Kevin Pietersen: England success would silence sacking furore
- Published
The furore over the sacking of Kevin Pietersen - the most brilliant, thrilling and troublesome England batsman of his generation - is in danger of obscuring several underlying truths.
There was no single deed or incident that led the England management to sack Pietersen. It was not caused by an isolated team meeting or dressing room argument. After all, every team suffers occasional rows, especially those that are losing 5-0.
Instead of a smoking gun, there was a gradual steeling of resolve among the England's central decision-makers - leading ultimately to complete unanimity - that it was time to move on.
The England and Wales Cricket Board's silence over exactly why Pietersen was discarded is widely interpreted as a sign of weakness, as though they don't have enough evidence to back up the decision.
There is a rival explanation. It is that the evidence, though piecemeal and incremental, was so clear that the ECB does not know how to get it into the public domain without causing deep and unnecessary damage.
The legal constraints it refers to, while real, are only part of the story.
Sacking players is an unavoidable part of sports management. Trashing reputations should be avoided wherever possible.

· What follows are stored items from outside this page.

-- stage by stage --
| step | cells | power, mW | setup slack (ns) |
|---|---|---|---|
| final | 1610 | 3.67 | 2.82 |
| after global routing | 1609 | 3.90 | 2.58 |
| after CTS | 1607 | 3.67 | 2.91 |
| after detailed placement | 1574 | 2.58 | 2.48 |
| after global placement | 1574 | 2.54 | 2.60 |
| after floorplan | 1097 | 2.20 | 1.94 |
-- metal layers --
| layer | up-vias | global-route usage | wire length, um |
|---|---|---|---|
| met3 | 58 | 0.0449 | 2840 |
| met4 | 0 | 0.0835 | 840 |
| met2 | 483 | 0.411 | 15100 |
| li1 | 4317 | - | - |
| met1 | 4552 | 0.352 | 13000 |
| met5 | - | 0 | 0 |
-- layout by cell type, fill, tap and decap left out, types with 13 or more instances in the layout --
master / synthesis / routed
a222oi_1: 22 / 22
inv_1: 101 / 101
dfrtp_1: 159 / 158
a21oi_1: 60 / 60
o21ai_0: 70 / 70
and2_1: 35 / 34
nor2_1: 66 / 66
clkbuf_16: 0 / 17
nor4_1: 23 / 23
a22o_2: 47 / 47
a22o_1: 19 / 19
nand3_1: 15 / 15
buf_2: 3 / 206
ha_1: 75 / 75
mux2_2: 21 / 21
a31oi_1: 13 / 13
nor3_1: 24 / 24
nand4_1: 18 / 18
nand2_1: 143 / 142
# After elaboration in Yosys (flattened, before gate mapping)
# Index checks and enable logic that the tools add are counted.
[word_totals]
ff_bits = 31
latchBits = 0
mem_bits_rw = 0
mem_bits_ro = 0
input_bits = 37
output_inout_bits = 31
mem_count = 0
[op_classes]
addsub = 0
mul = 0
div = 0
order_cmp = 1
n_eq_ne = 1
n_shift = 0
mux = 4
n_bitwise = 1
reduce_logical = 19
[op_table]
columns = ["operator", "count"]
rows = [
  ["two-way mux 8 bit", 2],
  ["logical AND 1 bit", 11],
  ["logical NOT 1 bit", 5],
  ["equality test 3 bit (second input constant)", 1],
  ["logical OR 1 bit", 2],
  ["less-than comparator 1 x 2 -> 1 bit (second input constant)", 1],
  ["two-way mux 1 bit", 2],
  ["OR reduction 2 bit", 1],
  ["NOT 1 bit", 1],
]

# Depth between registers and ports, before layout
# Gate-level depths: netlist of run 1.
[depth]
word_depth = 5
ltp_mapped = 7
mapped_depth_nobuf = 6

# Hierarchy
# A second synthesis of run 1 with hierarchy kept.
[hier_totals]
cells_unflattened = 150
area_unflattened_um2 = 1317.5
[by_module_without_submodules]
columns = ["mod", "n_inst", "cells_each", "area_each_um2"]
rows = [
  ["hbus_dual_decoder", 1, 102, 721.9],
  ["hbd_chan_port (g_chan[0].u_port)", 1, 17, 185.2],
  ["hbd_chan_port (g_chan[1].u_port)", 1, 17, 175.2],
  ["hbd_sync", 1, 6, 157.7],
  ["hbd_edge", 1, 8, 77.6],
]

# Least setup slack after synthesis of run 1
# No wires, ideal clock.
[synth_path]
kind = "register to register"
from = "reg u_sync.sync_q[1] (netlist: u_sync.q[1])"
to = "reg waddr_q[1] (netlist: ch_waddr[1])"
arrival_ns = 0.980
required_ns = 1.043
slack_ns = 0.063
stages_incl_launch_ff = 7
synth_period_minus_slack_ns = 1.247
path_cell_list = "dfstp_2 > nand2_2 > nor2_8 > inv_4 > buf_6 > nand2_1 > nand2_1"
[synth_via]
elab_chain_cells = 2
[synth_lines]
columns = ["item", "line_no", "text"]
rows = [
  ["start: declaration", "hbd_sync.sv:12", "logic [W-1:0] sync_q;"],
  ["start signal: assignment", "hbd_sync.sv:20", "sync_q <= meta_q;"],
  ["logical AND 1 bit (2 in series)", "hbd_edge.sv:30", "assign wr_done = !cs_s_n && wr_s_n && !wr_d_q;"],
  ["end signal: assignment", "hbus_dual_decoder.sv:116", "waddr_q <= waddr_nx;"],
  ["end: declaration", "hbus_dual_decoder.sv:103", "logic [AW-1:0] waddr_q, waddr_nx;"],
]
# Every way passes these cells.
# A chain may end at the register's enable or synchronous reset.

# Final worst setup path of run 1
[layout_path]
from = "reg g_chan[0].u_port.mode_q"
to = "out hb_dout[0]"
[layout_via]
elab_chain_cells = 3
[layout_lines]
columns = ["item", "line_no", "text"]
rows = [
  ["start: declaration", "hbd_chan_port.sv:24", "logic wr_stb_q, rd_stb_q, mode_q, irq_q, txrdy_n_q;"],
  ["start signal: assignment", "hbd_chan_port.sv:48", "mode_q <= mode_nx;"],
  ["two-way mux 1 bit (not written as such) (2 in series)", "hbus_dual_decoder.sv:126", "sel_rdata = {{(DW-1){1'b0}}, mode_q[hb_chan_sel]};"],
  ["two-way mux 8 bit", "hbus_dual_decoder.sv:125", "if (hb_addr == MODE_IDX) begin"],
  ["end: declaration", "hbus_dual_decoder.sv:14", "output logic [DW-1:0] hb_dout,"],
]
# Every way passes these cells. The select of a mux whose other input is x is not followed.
**src/rtl/irqc_pkg.sv**
```systemverilog
package irqc_pkg;

  localparam int NUM_SRC = 13;
  localparam int REG_W   = 32;

  // control-to-datapath strobes
  typedef struct packed {
    logic               wrStatus;
    logic               wrMask;
    logic               selStatus;
    logic               selMask;
    logic               sideUpd;
    logic               sideVal;
    logic [NUM_SRC-1:0] srcChg;
    logic [NUM_SRC-1:0] srcLvl;
  } strobe_t;

  // status bit owned by each request line
  function automatic int srcBit(input int idx);
    case (idx)
      0:       return 7;
      1:       return 3;
      2:       return 2;
      3:       return 9;
      4:       return 10;
      5:       return 12;
      6:       return 5;
      7:       return 17;
      8:       return 28;
      9:       return 27;
      10:      return 26;
      11:      return 23;
      default: return 21;
    endcase
  endfunction

  // priority level requested by each request line
  function automatic int srcLevel(input int idx);
    if (idx <= 6)       return 3;
    else if (idx == 7)  return 5;
    else                return 6;
  endfunction

endpackage

```
**src/rtl/irqc_ctrl.sv**
```systemverilog
module irqc_ctrl
  import irqc_pkg::*;
#(
  parameter int ADDR_W     = 16,
  parameter logic [ADDR_W-1:0] STATUS_OFS = 16'h7000,
  parameter logic [ADDR_W-1:0] MASK_OFS   = 16'h7800
) (
  input  logic               clk,
  input  logic               rstN,
  input  logic [ADDR_W-1:0]  busAddr,
  input  logic               busWrEn,
  input  logic [NUM_SRC-1:0] srcLines,
  input  logic               sideWr,
  input  logic               sideVal,
  output strobe_t            stb
);

  logic [NUM_SRC-1:0] prevLvl;
  logic               hitStatus;
  logic               hitMask;

  always_ff @(posedge clk or negedge rstN) begin
    if (!rstN) prevLvl <= '0;
    else       prevLvl <= srcLines;
  end

  assign hitStatus = (busAddr == STATUS_OFS);
  assign hitMask   = (busAddr == MASK_OFS);

  always_comb begin
    stb           = '0;
    stb.selStatus = hitStatus;
    stb.selMask   = hitMask;
    stb.wrStatus  = busWrEn && hitStatus;
    stb.wrMask    = busWrEn && hitMask;
    stb.sideUpd   = sideWr;
    stb.sideVal   = sideVal;
    stb.srcChg    = srcLines ^ prevLvl;
    stb.srcLvl    = srcLines;
  end

endmodule

```
**src/rtl/irqc_datapath.sv**
```systemverilog
module irqc_datapath
  import irqc_pkg::*;
#(
  parameter int SIDE_BIT = 26,
  parameter int SIDE_SRC = 10,
  parameter int VEC_W    = 8,
  parameter int VEC_L3   = 27,
  parameter int VEC_L5   = 29,
  parameter int VEC_L6   = 30
) (
  input  logic             clk,
  input  logic             rstN,
  input  strobe_t          stb,
  input  logic [REG_W-1:0] busWdata,
  output logic [REG_W-1:0] busRdata,
  output logic [2:0]       irqLevel,
  output logic [VEC_W-1:0] irqVector
);

  logic [REG_W-1:0] statusQ;
  logic [REG_W-1:0] maskQ;
  logic [REG_W-1:0] srcHit;
  logic [REG_W-1:0] srcVal;
  logic [REG_W-1:0] grp3;
  logic [REG_W-1:0] grp5;
  logic [REG_W-1:0] grp6;
  logic [REG_W-1:0] pending;

  // scatter line changes onto status bit positions
  always_comb begin
    srcHit = '0;
    srcVal = '0;
    for (int i = 0; i < NUM_SRC; i++) begin
      if (stb.srcChg[i]) begin
        srcHit[srcBit(i)] = 1'b1;
        srcVal[srcBit(i)] = stb.srcLvl[i];
      end
    end
  end

  // group membership masks, built from the package table
  always_comb begin
    grp3 = '0;
    grp5 = '0;
    grp6 = '0;
    for (int i = 0; i < NUM_SRC; i++) begin
      if (srcLevel(i) == 3)      grp3[srcBit(i)] = 1'b1;
      else if (srcLevel(i) == 5) grp5[srcBit(i)] = 1'b1;
      else                       grp6[srcBit(i)] = 1'b1;
    end
  end

  // per-bit status cell: line change > side-band > bus write > hold
  for (genvar b = 0; b < REG_W; b++) begin : g_stat
    logic sideHere;
    assign sideHere = (b == SIDE_BIT) && stb.sideUpd;
    always_ff @(posedge clk or negedge rstN) begin
      if (!rstN)             statusQ[b] <= 1'b0;
      else if (srcHit[b])    statusQ[b] <= srcVal[b];
      else if (sideHere)     statusQ[b] <= stb.sideVal;
      else if (stb.wrStatus) statusQ[b] <= busWdata[b];
    end
  end

  always_ff @(posedge clk or negedge rstN) begin
    if (!rstN)           maskQ <= '0;
    else if (stb.wrMask) maskQ <= busWdata;
  end

  assign pending = statusQ & maskQ;

  always_comb begin
    if (|(pending & grp6)) begin
      irqLevel  = 3'd6;
      irqVector = VEC_W'(VEC_L6);
    end else if (|(pending & grp5)) begin
      irqLevel  = 3'd5;
      irqVector = VEC_W'(VEC_L5);
    end else if (|(pending & grp3)) begin
      irqLevel  = 3'd3;
      irqVector = VEC_W'(VEC_L3);
    end else begin
      irqLevel  = 3'd0;
      irqVector = '0;
    end
  end

  always_comb begin
    if (stb.selStatus)    busRdata = statusQ;
    else if (stb.selMask) busRdata = maskQ;
    else                  busRdata = '0;
  end

  // assertions
  for (genvar i = 0; i < NUM_SRC; i++) begin : g_ast
    AST_SRC_FOLLOW: assert property (@(posedge clk) disable iff (!rstN)
      stb.srcChg[i] |=> statusQ[srcBit(i)] == $past(stb.srcLvl[i]));
  end

  AST_SIDE_LOAD: assert property (@(posedge clk) disable iff (!rstN)
    (stb.sideUpd && !stb.srcChg[SIDE_SRC]) |=> statusQ[SIDE_BIT] == $past(stb.sideVal));

  AST_STATUS_HOLD: assert property (@(posedge clk) disable iff (!rstN)
    (!stb.wrStatus && !stb.sideUpd && stb.srcChg == '0) |=> $stable(statusQ));

  AST_MASK_HOLD: assert property (@(posedge clk) disable iff (!rstN)
    !stb.wrMask |=> $stable(maskQ));

  AST_LEVEL_LEGAL: assert property (@(posedge clk) disable iff (!rstN)
    (irqLevel == 3'd0 || irqLevel == 3'd3 || irqLevel == 3'd5 || irqLevel == 3'd6));

  AST_LEVEL_VEC: assert property (@(posedge clk) disable iff (!rstN)
    (irqLevel == 3'd0) == (irqVector == '0));

endmodule

```
**src/rtl/irq_prio_ctrl.sv**
```systemverilog
module irq_prio_ctrl
  import irqc_pkg::*;
#(
  parameter int ADDR_W = 16,
  parameter logic [ADDR_W-1:0] STATUS_OFS = 16'h7000,
  parameter logic [ADDR_W-1:0] MASK_OFS   = 16'h7800,
  parameter int VEC_W = 8
) (
  input  logic               clk,
  input  logic               rstN,
  input  logic [ADDR_W-1:0]  busAddr,
  input  logic               busWrEn,
  input  logic [REG_W-1:0]   busWdata,
  output logic [REG_W-1:0]   busRdata,
  input  logic [NUM_SRC-1:0] srcLines,
  input  logic               sideWr,
  input  logic               sideVal,
  output logic [2:0]         irqLevel,
  output logic [VEC_W-1:0]   irqVector
);

  strobe_t stb;

  irqc_ctrl #(
    .ADDR_W(ADDR_W), .STATUS_OFS(STATUS_OFS), .MASK_OFS(MASK_OFS)
  ) u_ctrl (
    .clk(clk), .rstN(rstN), .busAddr(busAddr), .busWrEn(busWrEn),
    .srcLines(srcLines), .sideWr(sideWr), .sideVal(sideVal), .stb(stb)
  );

  irqc_datapath #(.VEC_W(VEC_W)) u_dp (
    .clk(clk), .rstN(rstN), .stb(stb), .busWdata(busWdata),
    .busRdata(busRdata), .irqLevel(irqLevel), .irqVector(irqVector)
  );

endmodule

```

There is a connected point here. Although the public is understandably fascinated by the disappearance from international cricket of one of the game's great entertainers, it is a mistake to think that managers and selectors "owe" fans a total explanation for their strategy or selections.
That so many in the media take this line is all too convenient - full disclosure makes good copy, but not necessarily successful sports teams.
Sir Alex Ferguson, revered as one of football's greatest managers, did not offer complete and exhaustive explanations for his controversial and ruthless decisions to move on from David Beckham and Roy Keane.
The Scot coughed up a bit for journalists to work with during his reign at Manchester United, certainly - a line about a wife's influence, a suggestion of an ageing body - but nothing like the whole picture.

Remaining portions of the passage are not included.